WWE was entering uncharted territory when the March 13 episode of Friday Night SmackDown arrived. [...]

WWE was entering uncharted territory when the March 13 episode of Friday Night SmackDown arrived. The coronavirus pandemic was picking up steam, the company's live events schedule was being scrapped, WrestleMania 36's plans were looking more precarious by the day and the Blue Brand had been moved from its planned location in Detroit to an empty WWE Performance Center down in Orlando. After an introduction from Triple H, the show kicked off with Bayley, Sasha Banks, Alexa Bliss and Nikki Cross competing in a tag team match. The reigning SmackDown Women's Champion admitted she had no idea what it was going to b like, since the staple of every wrestling match — the crowd — was now gone.

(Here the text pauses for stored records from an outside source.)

==> config.mk <==
export PLATFORM = sky130hd
export DESIGN_NAME = xba_host_flat
export DESIGN_NICKNAME = d
export VERILOG_FILES = /design/src/inc/xba_pkg.sv /design/src/inc/xba_if.sv /design/src/design/xba_host.sv /design/src/flat_wrapper.sv
export SDC_FILE = /design/constraint.sdc
export NUM_CORES = 1
export LEC_CHECK = 0
export ABC_AREA = 1
export BUFFER_PORTS_ARGS = -buffer_cell sky130_fd_sc_hd__buf_4
export CAP_MARGIN = 40
export CELL_PAD_IN_SITES_DETAIL_PLACEMENT = 2
export CELL_PAD_IN_SITES_GLOBAL_PLACEMENT = 2
export CORE_MARGIN = 3
export CORE_UTILIZATION = 28
export CTS_CLUSTER_SIZE = 20
export DETAILED_ROUTE_END_ITERATION = 12
export PLACE_DENSITY = 0.85
export SKIP_CTS_REPAIR_TIMING = 1
export SYNTH_ARGS = -nofsm -noshare
export SYNTH_HDL_FRONTEND = slang
export SYNTH_SLANG_ARGS = --single-unit
==> constraint.sdc <==
create_clock -name core_clk -period 13.3 [get_ports core_clk]
set_input_delay 1.33 -clock core_clk [delete_from_list [all_inputs] [get_ports core_clk]]
set_output_delay 1.33 -clock core_clk [all_outputs]
set_load 0.01 [all_outputs]
==> src/inc/xba_pkg.sv <==
// package for the expansion bus host attachment: address map, slot paging, ids, irq map.
// assumes a single 25 MHz clock and a synchronous active-low reset shared by both ends.
// What this block does
// - rotate dma grants, favour channels five to seven
// - lines 0-2, 8, 13 reserved; cards never drive
// - cards use 3-7, 9-12, 14, 15 lines
// - all card interrupts merge into one output
// - carry byte, halfword and word transfers
// - decode two ranges into io or memory cycles
// - io space paged 4 KB per slot
// - never grant or hold a locked cycle
// - bus data little-endian, host big-endian
// - card shows four-byte id at sC80-sC83
// - slot one id read is one word at 1C80
// - first two id bytes hold maker code
// - letter minus 40 hex, keep five bits
// - code is zero then three letters, first highest
package xba_pkg;
   localparam logic [31:0] IO_BASE = 32'h0000_0000;
   localparam logic [31:0] IO_LIMIT = 32'h0004_FFFF;
   localparam logic [31:0] MEM_BASE = 32'h000A_0000;
   localparam logic [31:0] MEM_LIMIT = 32'h06FF_FFFF;
   localparam int PAGE_BITS = 12;
   localparam logic [11:0] ID_OFFSET = 12'hC80;
   localparam logic [15:0] SLOT1_ID_ADDR = 16'h1C80;
   localparam logic [7:0] ASCII_BIAS = 8'h40;
   localparam logic [15:0] IRQ_CARD_MASK = 16'hDEF8;
   localparam logic [7:0] DMA_LOW_MASK = 8'h0F;
   localparam logic [7:0] DMA_HIGH_MASK = 8'hE0;
   localparam logic [1:0] HIGH_TURNS = 2'h2;
   typedef enum logic [1:0] {XBA_SZ_8 = 2'h0, XBA_SZ_16 = 2'h1, XBA_SZ_32 = 2'h2} xba_size_t;
   typedef enum logic [1:0] {XBA_CYC_NONE = 2'h0, XBA_CYC_IO = 2'h1, XBA_CYC_MEM = 2'h2} xba_cyc_t;

   function automatic logic [4:0] xba_letter(input logic [7:0] ascii);
      logic [7:0] diff;
      diff = ascii - ASCII_BIAS;
      return diff[4:0];
   endfunction : xba_letter

   function automatic logic [15:0] xba_maker(input logic [7:0] a, input logic [7:0] b, input logic [7:0] c);
      return {1'b0, xba_letter(a), xba_letter(b), xba_letter(c)};
   endfunction : xba_maker

   function automatic logic [31:0] xba_swap(input logic [31:0] w);
      return {w[7:0], w[15:8], w[23:16], w[31:24]};
   endfunction : xba_swap
endpackage : xba_pkg

==> src/inc/xba_if.sv <==
// link between host attachment and card end: cycle strobe, data, dma and irq lines.
// assumes both ends share core_clk and rst_n.
`timescale 1ns/1ps
interface xba_if;
   import xba_pkg::*;
   logic cyc;
   xba_cyc_t kind;
   logic wr;
   logic [31:0] addr;
   logic [3:0] be;
   logic [31:0] wdata;
   logic [31:0] rdata;
   logic ack;
   logic [7:0] dreq;
   logic [7:0] dack;
   logic [15:0] irq;
   logic lock_req;
   logic lock_gnt;
   modport host (output cyc, kind, wr, addr, be, wdata, dack, lock_gnt,
                 input rdata, ack, dreq, irq, lock_req);
   modport card (input cyc, kind, wr, addr, be, wdata, dack, lock_gnt,
                 output rdata, ack, dreq, irq, lock_req);
endinterface : xba_if

==> src/design/xba_host.sv <==
// host end: decodes host accesses into bus io or memory cycles, arbitrates dma, merges irqs.
// assumes host_req is held until host_done; host data is big-endian.
`timescale 1ns/1ps
module xba_host
   import xba_pkg::*;
#(
   parameter int TIMEOUT = 255
) (
   input wire logic core_clk,
   input wire logic rst_n,
   xba_if.host bus,
   input wire logic host_req,
   input wire logic host_wr,
   input wire logic [31:0] host_addr,
   input wire xba_size_t host_size,
   input wire logic [31:0] host_wdata,
   output logic host_done,
   output logic host_err,
   output logic [31:0] host_rdata,
   output logic host_irq,
   output logic [7:0] dma_grant
);
   typedef enum logic [2:0] {XBA_IDLE = 3'b001, XBA_WAIT = 3'b010, XBA_DONE = 3'b100} xba_state_t;
   xba_state_t state_q, state_d;
   logic cyc_q, cyc_d, wr_q, wr_d, done_q, done_d, err_q, err_d, irq_q, irq_d;
   xba_cyc_t kind_q, kind_d;
   logic [31:0] addr_q, addr_d, wdata_q, wdata_d, rdata_q, rdata_d;
   logic [3:0] be_q, be_d;
   logic [7:0] cnt_q, cnt_d, gnt_q, gnt_d;
   logic [2:0] rot_lo_q, rot_lo_d, rot_hi_q, rot_hi_d;
   logic [1:0] turn_q, turn_d;
   xba_cyc_t dec;
   logic [31:0] lanes;

   function automatic logic [3:0] size_be(input xba_size_t s, input logic [1:0] a);
      case (s)
         XBA_SZ_8: return 4'h1 << a;
         XBA_SZ_16: return a[1] ? 4'hC : 4'h3;
         default: return 4'hF;
      endcase
   endfunction : size_be

   // pick first requester at or after the rotating pointer inside a group
   function automatic logic [7:0] rr_pick(input logic [7:0] req, input logic [2:0] ptr);
      logic [7:0] g;
      logic [2:0] idx;
      g = 8'h00;
      for (int i = 0; i < 8; i++) begin
         idx = 3'(ptr + 3'(i));
         if (g == 8'h00 && req[idx]) begin
            g[idx] = 1'b1;
         end
      end
      return g;
   endfunction : rr_pick

   function automatic logic [2:0] enc(input logic [7:0] g);
      logic [2:0] r;
      r = 3'h0;
      for (int i = 0; i < 8; i++) begin
         if (g[i]) begin
            r = 3'(i);
         end
      end
      return r;
   endfunction : enc

   always_comb begin
      if (host_addr >= MEM_BASE && host_addr <= MEM_LIMIT) begin
         dec = XBA_CYC_MEM;
      end else if (host_addr <= IO_LIMIT) begin
         dec = XBA_CYC_IO;
      end else begin
         dec = XBA_CYC_NONE;
      end
   end

   // big-endian host word to little-endian bus word, for every width
   assign lanes = xba_swap(host_wdata);

   always_comb begin
      state_d = state_q;
      cyc_d = cyc_q;
      kind_d = kind_q;
      wr_d = wr_q;
      addr_d = addr_q;
      be_d = be_q;
      wdata_d = wdata_q;
      rdata_d = rdata_q;
      done_d = 1'b0;
      err_d = 1'b0;
      cnt_d = cnt_q;
      case (state_q)
         XBA_IDLE: begin
            if (host_req && dec == XBA_CYC_NONE) begin
               done_d = 1'b1;
               err_d = 1'b1;
               state_d = XBA_DONE;
            end else if (host_req) begin
               cyc_d = 1'b1;
               kind_d = dec;
               wr_d = host_wr;
               // io page and offset go out as a bus address; slot 1 id at 1C80 is one word
               addr_d = dec == XBA_CYC_IO ? {16'h0000, host_addr[19:16] , host_addr[PAGE_BITS-1:0]}
                                          : host_addr;
               be_d = size_be(host_size, host_addr[1:0]);
               wdata_d = lanes;
               cnt_d = 8'h00;
               state_d = XBA_WAIT;
            end
         end
         XBA_WAIT: begin
            cnt_d = 8'(cnt_q + 8'h01);
            if (bus.ack) begin
               cyc_d = 1'b0;
               rdata_d = xba_swap(bus.rdata);
               done_d = 1'b1;
               state_d = XBA_DONE;
            end else if (cnt_q == 8'(TIMEOUT)) begin
               cyc_d = 1'b0;
               done_d = 1'b1;
               err_d = 1'b1;
               state_d = XBA_DONE;
            end
         end
         XBA_DONE: begin
            if (!host_req) begin
               state_d = XBA_IDLE;
            end
         end
         default: state_d = XBA_IDLE;
      endcase
   end

   always_comb begin
      logic [7:0] lo, hi;
      lo = rr_pick(bus.dreq & DMA_LOW_MASK, rot_lo_q);
      hi = rr_pick(bus.dreq & DMA_HIGH_MASK, rot_hi_q);
      gnt_d = 8'h00;
      rot_lo_d = rot_lo_q;
      rot_hi_d = rot_hi_q;
      turn_d = turn_q;
      // high group gets HIGH_TURNS grants per low-group grant
      if (hi != 8'h00 && (turn_q != 2'h0 || lo == 8'h00)) begin
         gnt_d = hi;
         rot_hi_d = enc(hi) == 3'h7 ? 3'h5 : 3'(enc(hi) + 3'h1);
         turn_d = turn_q == 2'h0 ? 2'h0 : 2'(turn_q - 2'h1);
      end else if (lo != 8'h00) begin
         gnt_d = lo;
         rot_lo_d = 3'(enc(lo) + 3'h1) & 3'h3;
         turn_d = HIGH_TURNS;
      end
      irq_d = |(bus.irq & IRQ_CARD_MASK);
   end

   always_ff @(posedge core_clk) begin
      if (!rst_n) begin
         state_q <= XBA_IDLE;
         cyc_q <= 1'b0;
         kind_q <= XBA_CYC_NONE;
         wr_q <= 1'b0;
         addr_q <= 32'h0000_0000;
         be_q <= 4'h0;
         wdata_q <= 32'h0000_0000;
         rdata_q <= 32'h0000_0000;
         done_q <= 1'b0;
         err_q <= 1'b0;
         cnt_q <= 8'h00;
         gnt_q <= 8'h00;
         rot_lo_q <= 3'h0;
         rot_hi_q <= 3'h5;
         turn_q <= HIGH_TURNS;
         irq_q <= 1'b0;
      end else begin
         state_q <= state_d;
         cyc_q <= cyc_d;
         kind_q <= kind_d;
         wr_q <= wr_d;
         addr_q <= addr_d;
         be_q <= be_d;
         wdata_q <= wdata_d;
         rdata_q <= rdata_d;
         done_q <= done_d;
         err_q <= err_d;
         cnt_q <= cnt_d;
         gnt_q <= gnt_d;
         rot_lo_q <= rot_lo_d;
         rot_hi_q <= rot_hi_d;
         turn_q <= turn_d;
         irq_q <= irq_d;
      end
   end

   assign bus.cyc = cyc_q;
   assign bus.kind = kind_q;
   assign bus.wr = wr_q;
   assign bus.addr = addr_q;
   assign bus.be = be_q;
   assign bus.wdata = wdata_q;
   assign bus.dack = gnt_q;
   assign bus.lock_gnt = 1'b0;
   assign host_done = done_q;
   assign host_err = err_q;
   assign host_rdata = rdata_q;
   assign host_irq = irq_q;
   assign dma_grant = gnt_q;
endmodule : xba_host

==> src/flat_wrapper.sv <==
// flat-port wrapper written by rule: the top's interface ports become plain ports
module xba_host_flat import xba_pkg::*;
#(
   parameter int TIMEOUT = 255
)
  (core_clk, rst_n, host_req, host_wr, host_addr, host_size, host_wdata, host_done, host_err, host_rdata, host_irq, dma_grant, bus_cyc, bus_kind, bus_wr, bus_addr, bus_be, bus_wdata, bus_dack, bus_lock_gnt, bus_rdata, bus_ack, bus_dreq, bus_irq, bus_lock_req);
  xba_if bus_i ();
  input wire logic core_clk;
  input wire logic rst_n;
  input wire logic host_req;
  input wire logic host_wr;
  input wire logic [31:0] host_addr;
  input wire xba_size_t host_size;
  input wire logic [31:0] host_wdata;
  output logic host_done;
  output logic host_err;
  output logic [31:0] host_rdata;
  output logic host_irq;
  output logic [7:0] dma_grant;
  output wire logic [$bits(bus_i.cyc)-1:0] bus_cyc;
  output wire logic [$bits(bus_i.kind)-1:0] bus_kind;
  output wire logic [$bits(bus_i.wr)-1:0] bus_wr;
  output wire logic [$bits(bus_i.addr)-1:0] bus_addr;
  output wire logic [$bits(bus_i.be)-1:0] bus_be;
  output wire logic [$bits(bus_i.wdata)-1:0] bus_wdata;
  output wire logic [$bits(bus_i.dack)-1:0] bus_dack;
  output wire logic [$bits(bus_i.lock_gnt)-1:0] bus_lock_gnt;
  input wire logic [$bits(bus_i.rdata)-1:0] bus_rdata;
  input wire logic [$bits(bus_i.ack)-1:0] bus_ack;
  input wire logic [$bits(bus_i.dreq)-1:0] bus_dreq;
  input wire logic [$bits(bus_i.irq)-1:0] bus_irq;
  input wire logic [$bits(bus_i.lock_req)-1:0] bus_lock_req;
  assign bus_cyc = bus_i.cyc;
  assign bus_kind = bus_i.kind;
  assign bus_wr = bus_i.wr;
  assign bus_addr = bus_i.addr;
  assign bus_be = bus_i.be;
  assign bus_wdata = bus_i.wdata;
  assign bus_dack = bus_i.dack;
  assign bus_lock_gnt = bus_i.lock_gnt;
  assign bus_i.rdata = bus_rdata;
  assign bus_i.ack = bus_ack;
  assign bus_i.dreq = bus_dreq;
  assign bus_i.irq = bus_irq;
  assign bus_i.lock_req = bus_lock_req;
  xba_host #(.TIMEOUT(TIMEOUT)) u_core (.core_clk(core_clk), .rst_n(rst_n), .bus(bus_i), .host_req(host_req), .host_wr(host_wr), .host_addr(host_addr), .host_size(host_size), .host_wdata(host_wdata), .host_done(host_done), .host_err(host_err), .host_rdata(host_rdata), .host_irq(host_irq), .dma_grant(dma_grant));
endmodule
Yosys cells after proc, flatten, opt, wreduce, memory -nomap -nowiden
Cells that the tools add are included.
Word-level totals
  output and inout port bits: 124
  logic and storage cells: 290
  register bits: 133
Cells by class
  reduce and logical (&&, ||, !) cells: 64
  shifts and indexed selects: 1
  $lt $le $gt $ge: 35
  bitwise logic cells: 16
  eq/ne operators: 12
  muxes and demuxes: 128
  add/sub/neg operators: 18
Operator list (count)
  8-bit two-way mux: 19
  8-bit logical NOT: 15
  8-bit bitwise OR: 13
  3-bit by 4-bit < comparator with 1-bit output, second input constant: 15
  1-bit binary-select mux with 3-bit select: 15
  1-bit demux with 3-bit select: 15
  3-bit by 1-bit greater-or-equal comparator with 1-bit output, second input constant: 15
  1-bit two-way mux: 43
  1-bit logical AND: 33
  3-bit two-way mux: 11
  32-bit by 20-bit greater-or-equal comparator with 1-bit output, second input constant: 1
  32-bit by 19-bit <= comparator with 1-bit output, second input constant: 1
  32-bit by 27-bit <= comparator with 1-bit output, second input constant: 1
  32-bit two-way mux: 1
  2-bit two-way mux: 14
  8-bit one-hot mux with 2 select lines: 1
  8-bit nonzero test: 2
  2-bit by 3-bit adder with 3-bit output, second input constant: 4
  3-bit adder, second input constant: 4
  11-bit OR reduction: 1
  3-bit one-hot mux with 3 select lines: 1
  3-bit AND reduction: 3
  8-bit by 1-bit adder with 8-bit output, second input constant: 1
  8-bit == test, second input constant: 1
  27 further kinds: 44

Depth between registers and ports, before layout
  word-level depth: 36
  depth in mapped cells: 43
  depth with buffers taken out: 42

Least setup slack after synthesis
OpenSTA, ideal clock, no wires.
  path type: in2reg
  from: in bus_dreq[7]
  to: reg u_core.rot_hi_q[1]
  cell stages on the path: 35
  setup time: 0.113 ns
  slack: 8.344 ns
  arrival: 4.843 ns
  data required time: 13.187 ns
  path through: nand2_1 nand3_2 nand2_2 nor2_2 nand2_1 nand2_1 nor3_4 nand2_2 o21ai_2 inv_2 nand2_1 nor2_1 nand3_2 nand2_2 nor3_4 nand2_2 o21ai_1 inv_2 nand2_2 nor2_2 nand3_1 nand2_2 nor3_4 nand2_2 o21ai_2 inv_1 nand2_2 nor2_1 nand3_1 nand2_1 nor2_1 nand2_1 ha_1 o21ai_1 nor2_1
Between the ends
  longest elaborated chain between the ends: 34
RTL lines
  start: declaration: line flat_wrapper.sv:30  | input wire logic [$bits(bus_i.dreq)-1:0] bus_dreq;
  1-bit binary-select mux with 3-bit select: line xba_host.sv:50  | if (g == 8'h00 && req[idx]) begin
  1-bit two-way mux (not written as such): line xba_host.sv:50
  8-bit two-way mux: line xba_host.sv:50
  8-bit logical NOT: line xba_host.sv:50
  1-bit logical AND: line xba_host.sv:50
  8-bit two-way mux: line xba_host.sv:50
  8-bit logical NOT: line xba_host.sv:50
  1-bit logical AND: line xba_host.sv:50
  (+14 left out)
  1-bit logical AND: line xba_host.sv:50
  8-bit two-way mux (*): line xba_host.sv:50
  1-bit two-way mux: line xba_host.sv:61  | if (g[i]) begin
  2-bit two-way mux (2 in a row): line xba_host.sv:61
  3-bit two-way mux (4 in a row): line xba_host.sv:61
  3-bit two-way mux: line xba_host.sv:144  | if (hi != 8'h00 && (turn_q != 2'h0 || lo == 8'h00)) begin
  3-bit by 1-bit adder with 3-bit output or 3-bit == test (tied branches): line xba_host.sv:146  | rot_hi_d = enc(hi) == 3'h7 ? 3'h5 : 3'(enc(hi) + 3'h1);
  3-bit two-way mux: line xba_host.sv:146
  end signal: assignment: line xba_host.sv:188  | rot_hi_q <= rot_hi_d;
  end: declaration: line xba_host.sv:30  | logic [2:0] rot_lo_q, rot_lo_d, rot_hi_q, rot_hi_d;
Every way passes the cells marked *; elsewhere a longest branch is shown, timed or not. The select of a mux whose other input is x is not followed.
A chain may end at the register's enable or synchronous reset.

Worst setup path after layout
  from: reg u_core.rot_hi_q[0]
  to: reg u_core.gnt_q[0] (netlist: u_core.bus.dack[0])
Between the ends
  longest elaborated chain between the ends: 29
RTL lines
  branches (longest 25 deep; another with 3-bit by 4-bit < comparator with 1-bit output)
  8-bit two-way mux (*): line xba_host.sv:50
  8-bit nonzero test: line xba_host.sv:144
  1-bit logical AND: line xba_host.sv:144
  8-bit two-way mux (*): line xba_host.sv:144
  end signal: assignment: line xba_host.sv:186  | gnt_q <= gnt_d;
  end: declaration: line xba_host.sv:29  | logic [7:0] cnt_q, cnt_d, gnt_q, gnt_d;
Every way passes the cells marked *. The select of a mux whose other input is x is not followed.

==> results by group <==
Outcome
  • Status: finished clean

Timing
  • Slew HR: 49.4%
  • Least-Margin Pin Slew: around 0.76 ns
  • Setup TNS: 0 ns
  • FMAX: between 0.15 and 0.2 GHz
  • Fin crit share: 46.7%
  • Min cycle time layout: 6.22 ns
  • Final count of negative-setup-slack endpoints: 0
  • Worst Slack Setup Final: 7.08 ns
  • Final hold vios: 0
  • Unrepaired setup endpoints after global routing: no
  • Setup skew after layout: 0.0145 ns
  • Final Max Tran Viols: 0

Floorplanning
  • Placement row count: 56
  • I/O pin count: 252
  • Initial Util: 29.0%
  • Die Wd: between 150 and 200 um
  • Die height: approximately 160 um
  • Die area: 26,600 um2
  • CORE AREA: 23,800 um2

Global routing
  • Global-route wire length before repair: 44,800 um
  • Largest net degree at the start of global routing: 74
  • Grt ovf: 0
  • GRT Util Overall: 20.8%
  • Vias in the first global route: 8,451
  • Initial antenna violation count: 0

Route
  • DRC: 0
  • Via/cell ratio: 4.85
  • Routed Antenna Nets: 0
  • WL final: roughly 28,000 um
  • WL per Instance: 17.4 um
  • TritonRoute pass-1 iters: 4
  • Drt initial violations: 307
  • Via count: 7,706

Placement
  • IO buf count: 243
  • Placed Area: 8950 um2
  • Post-DP HPWL: approximately 21,000 um
  • Placer Congestion: ~0.84
  • Pre-CTS setup slack: 7.15 ns

Synth
  • Ys flop type: dfxtp_1
  • Number of synthesized register bits: 133
  • Synth top area share: 38.6%
  • Seq/Total Area, Yosys: 38.6%
  • Post-Syn Nets: between 1,000 and 1,500
  • Ys async rst share: 0%
  • Synth Cell Area: 6900 um2
  • Synth cell types: 40
  • Cell type with the largest total area after synthesis: dfxtp_1
  • Most frequent cell after synthesis: nand2_1
  • Top post-synthesis cells by count: nand2_1 (198), nor2_1 (191), dfxtp_1 (133), inv_1 (104), nand3_1 (96)
  • Synth warnings: 0
  • Area contributors post-synth: dfxtp_1 (39%), nand2_1 (11%), nor2_1 (10%)
  • Post-Synthesis Cells: 1,041
  • Syn_area_per_cell: 6.63 um2
  • Number of synthesized flops with an enable pin: 0

Clocking
  • Clock sink count: 133
  • Num CTS Buffers: 17
  • CTS tree: yes
  • Worst-path clk slew: about 0.070 ns
  • # H-tree levels: 4
  • Clk root buf: clkbuf_16
  • Worst skew pair latency: 0.42 ns
  • Clk buf depth: 2

Setup path
  • CP Max Fanout: 19
  • Worst r2r dst: u_core.bus.dack[0]
  • Crit path capture type: flip-flop
  • Reg2Reg Depth: 38
  • Setup crit start: u_core.rot_hi_q[0]
  • Slowest-stage cell, CP: dfxtp_1
  • R2r startpoint: u_core.rot_hi_q[0]
  • CP peak stage delay: 0.81 ns
  • Data required, critical path: 13.61 ns
  • FF-to-FF setup slack: 7.08 ns
  • Setup CP Type: reg2reg
  • Critical Path AT: 6.53 ns
  • CP Launch Type: flip-flop
  • CP endpoint: u_core.bus.dack[0]

Finish
  • Area growth from synthesis to layout: 38.7%
  • Util after Layout: 40.2%
  • Fin nets: 1,400
  • N_diodes: 0
  • Fin area: 9580 um2
  • Share of layout cells above drive strength 1: between 20% and 30%

Hold path
  • Hold Crit Class: reg2reg

Power
  • Overall power: 1840 uW
  • Leak pwr: 0.00454 uW
  • VDD IR-drop max: 82.7 uV
  • Pwr dens: a little under 200 nW/um2

Job
  • Maximum Capacitance Violations: 0
[cell families (layout without fill, tap and decap cells)]
group                    after synthesis  after routing  synth area share (%)
flip-flops                           133            133                  38.6
AO/OA/AOI/OAI                        175            175                  13.7
XOR/XNOR                               1              1                 0.127
other                                  1              1                0.0543
AND/OR/NAND/NOR                      552            552                  34.8
buffers and inverters                164            393                  9.99
adder cells (fa/ha/maj)               15             15                  2.72
[through the flow]
step / std cells / hold WS [ns]
4_1_cts: 1589 / 0.440
2_1_floorplan: 1041 / 0.453
5_1_grt: 1589 / 0.456
3_5_place_dp: 1557 / 0.424
6_report: 1589 / 0.432
3_3_place_gp: 1555 / 0.417
[routing by layer]
layer | GRT usage [%] | routed length (um) | vias up
li1 | - | - | 3781
met1 | 23.3 | 11100 | 3736
met2 | 38.3 | 14300 | 157
met3 | 6.06 | 1610 | 32
met4 | 5.96 | 563 | 0
met5 | 0 | 0 | -
[state kept, by name, indices dropped and copies added, names as in the netlist, 3 cells and up]
signal / count
u_core.bus.wdata: 32
u_core.bus.be: 4
u_core.rot_hi_q: 3
u_core.host_rdata: 32
u_core.state_q: 3
u_core.bus.addr: 32
u_core.cnt_q: 8
u_core.bus.dack: 8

So she decided to have fun with it.

"When we first made our entrance I was thinking in my head, 'Who do I look at and where do I go to?' And then we just played it up as if it was funny that nobody was there and we're so into each other, so into ourselves that it didn't matter," Bayley said in a new interview with ComicBook.com this week. "And the more we went on got into the match, I actually did really start having fun and getting into it because I have my best friend there with me, we can just be idiots together. Then it didn't really matter and we just had to remember that there's millions of people watching on the camera."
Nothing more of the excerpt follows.